Show Abstract | Download Original | Original Source | Check in Google Scholar | DOI: 10.47738/jads.v7i2.1224

Abstract

Accurate and consistent fetal biometric measurement is essential for assessing fetal growth and gestational age in prenatal care. However, ultrasound (US) imaging presents several challenges, including speckle noise, shadowing artifacts, and low tissue contrast, which often degrade segmentation accuracy. Classical watershed algorithms, though effective for edge detection, tend to produce over-segmentation in such complex textures. The dataset used in this study consisted of 272 ultrasound images of patients from M. Djamil Hospital, Padang, West Sumatra.
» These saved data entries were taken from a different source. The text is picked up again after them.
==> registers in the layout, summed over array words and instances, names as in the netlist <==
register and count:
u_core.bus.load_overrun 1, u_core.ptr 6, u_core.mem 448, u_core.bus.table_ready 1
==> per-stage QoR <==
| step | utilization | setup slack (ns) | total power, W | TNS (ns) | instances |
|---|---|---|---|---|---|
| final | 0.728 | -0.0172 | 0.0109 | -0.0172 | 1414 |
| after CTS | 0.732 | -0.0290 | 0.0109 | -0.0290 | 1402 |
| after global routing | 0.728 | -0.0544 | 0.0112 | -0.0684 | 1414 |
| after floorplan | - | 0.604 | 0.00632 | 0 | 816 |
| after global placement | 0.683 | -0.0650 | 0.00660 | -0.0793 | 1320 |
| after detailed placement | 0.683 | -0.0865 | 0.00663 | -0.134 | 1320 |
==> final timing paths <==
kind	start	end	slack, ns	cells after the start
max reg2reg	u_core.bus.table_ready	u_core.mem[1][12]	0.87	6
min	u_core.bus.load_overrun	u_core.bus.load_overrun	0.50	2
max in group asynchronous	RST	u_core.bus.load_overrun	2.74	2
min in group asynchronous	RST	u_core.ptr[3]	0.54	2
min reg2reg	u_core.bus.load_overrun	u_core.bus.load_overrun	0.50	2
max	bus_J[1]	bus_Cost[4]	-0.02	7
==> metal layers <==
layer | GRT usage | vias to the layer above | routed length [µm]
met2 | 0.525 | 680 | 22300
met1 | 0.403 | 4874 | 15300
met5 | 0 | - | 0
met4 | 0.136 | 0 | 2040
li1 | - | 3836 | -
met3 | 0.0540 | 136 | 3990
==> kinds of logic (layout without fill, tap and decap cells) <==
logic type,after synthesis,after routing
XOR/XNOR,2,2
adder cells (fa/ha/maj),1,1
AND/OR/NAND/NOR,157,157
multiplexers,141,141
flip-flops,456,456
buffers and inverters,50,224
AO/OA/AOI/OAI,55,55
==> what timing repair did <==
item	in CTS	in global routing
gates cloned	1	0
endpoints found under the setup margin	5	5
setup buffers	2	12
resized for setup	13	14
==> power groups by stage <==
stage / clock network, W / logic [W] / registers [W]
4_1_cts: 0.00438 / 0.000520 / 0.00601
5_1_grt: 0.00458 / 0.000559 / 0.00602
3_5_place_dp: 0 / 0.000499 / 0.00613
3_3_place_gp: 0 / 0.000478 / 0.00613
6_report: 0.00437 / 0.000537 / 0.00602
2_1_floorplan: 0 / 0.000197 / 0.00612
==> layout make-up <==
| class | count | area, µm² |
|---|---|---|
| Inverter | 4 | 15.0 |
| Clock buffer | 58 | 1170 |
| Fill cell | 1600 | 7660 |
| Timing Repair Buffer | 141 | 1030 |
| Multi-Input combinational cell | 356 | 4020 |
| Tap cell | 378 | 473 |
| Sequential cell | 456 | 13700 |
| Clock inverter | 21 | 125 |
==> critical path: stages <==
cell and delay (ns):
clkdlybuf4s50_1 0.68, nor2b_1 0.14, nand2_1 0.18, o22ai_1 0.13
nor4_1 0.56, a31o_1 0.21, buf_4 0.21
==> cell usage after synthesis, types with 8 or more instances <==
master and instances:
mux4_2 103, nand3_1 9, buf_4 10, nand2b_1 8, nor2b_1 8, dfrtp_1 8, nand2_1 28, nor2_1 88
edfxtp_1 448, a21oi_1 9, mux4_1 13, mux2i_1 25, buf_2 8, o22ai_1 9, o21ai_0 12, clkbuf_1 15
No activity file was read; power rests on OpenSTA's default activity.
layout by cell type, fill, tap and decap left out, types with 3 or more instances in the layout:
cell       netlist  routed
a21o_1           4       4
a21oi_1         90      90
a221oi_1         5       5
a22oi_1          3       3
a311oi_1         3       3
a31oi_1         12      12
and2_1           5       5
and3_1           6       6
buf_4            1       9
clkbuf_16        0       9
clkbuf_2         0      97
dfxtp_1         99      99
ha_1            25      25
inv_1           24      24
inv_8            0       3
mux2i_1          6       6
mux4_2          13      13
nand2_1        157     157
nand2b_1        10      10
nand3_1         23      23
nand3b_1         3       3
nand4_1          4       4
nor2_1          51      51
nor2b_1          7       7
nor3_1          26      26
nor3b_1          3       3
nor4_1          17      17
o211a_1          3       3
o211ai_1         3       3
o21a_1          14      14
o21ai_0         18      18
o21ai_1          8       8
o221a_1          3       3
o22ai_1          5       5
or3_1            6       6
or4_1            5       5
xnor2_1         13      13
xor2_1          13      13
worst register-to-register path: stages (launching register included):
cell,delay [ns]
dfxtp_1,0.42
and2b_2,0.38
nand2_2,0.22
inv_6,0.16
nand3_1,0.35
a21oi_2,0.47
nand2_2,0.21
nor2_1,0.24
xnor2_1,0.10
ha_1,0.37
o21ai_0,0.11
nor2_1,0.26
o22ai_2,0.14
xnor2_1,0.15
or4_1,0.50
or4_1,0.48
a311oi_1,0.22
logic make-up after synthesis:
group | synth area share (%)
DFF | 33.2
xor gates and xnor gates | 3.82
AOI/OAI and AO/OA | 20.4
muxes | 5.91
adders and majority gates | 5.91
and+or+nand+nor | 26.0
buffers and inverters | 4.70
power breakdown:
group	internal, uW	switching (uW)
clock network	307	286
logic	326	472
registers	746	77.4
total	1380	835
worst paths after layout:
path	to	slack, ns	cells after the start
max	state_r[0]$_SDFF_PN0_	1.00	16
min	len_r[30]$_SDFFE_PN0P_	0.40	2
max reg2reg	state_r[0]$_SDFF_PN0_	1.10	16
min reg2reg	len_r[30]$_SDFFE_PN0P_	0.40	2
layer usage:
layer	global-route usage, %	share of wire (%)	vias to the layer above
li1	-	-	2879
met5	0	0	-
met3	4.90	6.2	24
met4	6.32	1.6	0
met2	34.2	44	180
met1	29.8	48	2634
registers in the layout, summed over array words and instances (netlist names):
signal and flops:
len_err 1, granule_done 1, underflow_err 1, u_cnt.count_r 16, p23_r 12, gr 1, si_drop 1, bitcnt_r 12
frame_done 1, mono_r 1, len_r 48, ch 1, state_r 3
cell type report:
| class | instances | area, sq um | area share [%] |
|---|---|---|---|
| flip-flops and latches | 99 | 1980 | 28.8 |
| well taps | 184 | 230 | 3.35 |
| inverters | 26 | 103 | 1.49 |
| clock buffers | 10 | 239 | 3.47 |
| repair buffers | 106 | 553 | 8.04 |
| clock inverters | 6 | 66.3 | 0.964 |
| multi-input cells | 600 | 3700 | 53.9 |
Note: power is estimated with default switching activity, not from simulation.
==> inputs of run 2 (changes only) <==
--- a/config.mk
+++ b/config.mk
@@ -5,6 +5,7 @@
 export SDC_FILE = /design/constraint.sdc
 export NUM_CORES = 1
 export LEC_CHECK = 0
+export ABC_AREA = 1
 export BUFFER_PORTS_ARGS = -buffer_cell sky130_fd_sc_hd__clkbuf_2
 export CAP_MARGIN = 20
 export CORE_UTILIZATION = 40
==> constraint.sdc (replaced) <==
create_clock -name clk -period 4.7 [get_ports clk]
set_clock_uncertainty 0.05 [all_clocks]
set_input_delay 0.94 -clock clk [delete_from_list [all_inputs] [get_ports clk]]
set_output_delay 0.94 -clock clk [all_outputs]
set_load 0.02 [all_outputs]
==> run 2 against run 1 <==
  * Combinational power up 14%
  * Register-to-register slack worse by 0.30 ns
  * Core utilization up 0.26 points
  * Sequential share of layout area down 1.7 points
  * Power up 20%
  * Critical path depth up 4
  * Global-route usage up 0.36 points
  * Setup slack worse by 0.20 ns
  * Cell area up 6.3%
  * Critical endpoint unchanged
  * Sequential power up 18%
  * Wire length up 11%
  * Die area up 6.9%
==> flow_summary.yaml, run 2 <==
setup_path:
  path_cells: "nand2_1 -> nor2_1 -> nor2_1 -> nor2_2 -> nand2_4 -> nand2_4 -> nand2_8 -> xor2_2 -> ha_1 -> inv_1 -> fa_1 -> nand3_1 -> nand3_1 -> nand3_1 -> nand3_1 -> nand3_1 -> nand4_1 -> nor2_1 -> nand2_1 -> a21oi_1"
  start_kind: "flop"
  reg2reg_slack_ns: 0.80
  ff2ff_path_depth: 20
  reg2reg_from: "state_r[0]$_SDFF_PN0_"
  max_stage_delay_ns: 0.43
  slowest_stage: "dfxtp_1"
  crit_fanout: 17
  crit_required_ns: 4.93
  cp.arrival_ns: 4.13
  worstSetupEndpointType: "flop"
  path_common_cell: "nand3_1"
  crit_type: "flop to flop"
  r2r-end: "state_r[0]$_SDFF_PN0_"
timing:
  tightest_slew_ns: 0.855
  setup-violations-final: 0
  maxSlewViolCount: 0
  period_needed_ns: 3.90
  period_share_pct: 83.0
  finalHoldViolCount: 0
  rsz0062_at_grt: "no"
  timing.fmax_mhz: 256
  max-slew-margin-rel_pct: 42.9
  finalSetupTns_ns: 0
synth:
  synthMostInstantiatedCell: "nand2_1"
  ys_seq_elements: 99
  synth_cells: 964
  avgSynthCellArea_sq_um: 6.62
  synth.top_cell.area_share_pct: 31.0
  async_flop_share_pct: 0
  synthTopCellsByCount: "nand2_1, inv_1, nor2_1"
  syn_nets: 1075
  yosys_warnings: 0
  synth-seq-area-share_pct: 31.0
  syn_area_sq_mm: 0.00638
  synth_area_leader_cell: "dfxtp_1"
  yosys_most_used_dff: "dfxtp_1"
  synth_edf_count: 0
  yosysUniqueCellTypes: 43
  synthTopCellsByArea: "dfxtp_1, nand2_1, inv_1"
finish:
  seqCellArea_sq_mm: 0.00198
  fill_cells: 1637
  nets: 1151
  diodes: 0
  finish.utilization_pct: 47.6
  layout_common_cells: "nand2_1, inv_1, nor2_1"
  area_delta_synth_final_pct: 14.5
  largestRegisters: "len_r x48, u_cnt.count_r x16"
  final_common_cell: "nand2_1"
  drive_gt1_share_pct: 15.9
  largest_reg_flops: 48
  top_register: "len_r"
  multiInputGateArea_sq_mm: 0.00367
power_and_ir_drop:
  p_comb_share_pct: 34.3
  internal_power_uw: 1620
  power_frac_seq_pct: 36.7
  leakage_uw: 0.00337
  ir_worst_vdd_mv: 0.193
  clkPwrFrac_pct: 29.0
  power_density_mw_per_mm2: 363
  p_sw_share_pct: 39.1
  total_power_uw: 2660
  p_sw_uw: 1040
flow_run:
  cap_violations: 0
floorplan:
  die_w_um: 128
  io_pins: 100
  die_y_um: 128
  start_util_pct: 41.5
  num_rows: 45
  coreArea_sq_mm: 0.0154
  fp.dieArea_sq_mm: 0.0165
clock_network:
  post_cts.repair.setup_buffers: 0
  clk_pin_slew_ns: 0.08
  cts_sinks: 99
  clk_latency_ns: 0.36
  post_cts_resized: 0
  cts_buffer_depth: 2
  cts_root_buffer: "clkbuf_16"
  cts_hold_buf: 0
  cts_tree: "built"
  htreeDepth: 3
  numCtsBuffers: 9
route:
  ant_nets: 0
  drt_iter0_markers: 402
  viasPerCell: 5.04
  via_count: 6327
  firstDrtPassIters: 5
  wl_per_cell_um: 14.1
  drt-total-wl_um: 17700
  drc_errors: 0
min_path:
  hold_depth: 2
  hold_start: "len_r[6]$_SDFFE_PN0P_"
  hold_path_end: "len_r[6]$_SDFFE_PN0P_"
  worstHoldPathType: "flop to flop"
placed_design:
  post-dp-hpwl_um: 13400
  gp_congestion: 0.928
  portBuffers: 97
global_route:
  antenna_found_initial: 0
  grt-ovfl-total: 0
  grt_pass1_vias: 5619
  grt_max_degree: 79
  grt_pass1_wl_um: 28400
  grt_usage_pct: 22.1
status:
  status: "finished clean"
The dataset covers various phases of fetal development, from the first trimester to the third trimester. All images correspond exclusively to fetal ultrasound examinations and were used solely for automated fetal biometric analysis. To overcome these issues, this study introduced an Adaptive Marker-Controlled Watershed (AMCW) algorithm combined with Voxel Quantification (VQ) to achieve more reliable and automated fetal measurements. The proposed AMCW method integrates adaptive marker generation based on morphological gradient and local intensity statistics, enabling dynamic control of internal and external markers across varying fetal regions. After segmentation, spatially calibrated pixel-based quantification was employed to estimate the dimensional properties of segmented fetal structures. The method was applied exclusively to 2D B-mode ultrasound datasets across multiple gestational ages, targeting four key fetal parameters: Biparietal Diameter (BPD), Head Circumference (HC), Abdominal Circumference (AC), and Femur Length (FL). Although the present study is limited to 2D ultrasound images, the proposed framework may be extendable to 3D ultrasound data in future research. The combination of adaptive marker-controlled watershed segmentation and voxel-based quantification presents a robust, interpretable, and computationally efficient framework for automated fetal measurement. The CNN achieved a classification accuracy of 98.75% on the independent testing dataset, indicating that the extracted biometric features contain strong discriminative information for automated fetal condition assessment. This hybrid approach minimizes operator dependency and measurement variability aligning with clinical measurement trends.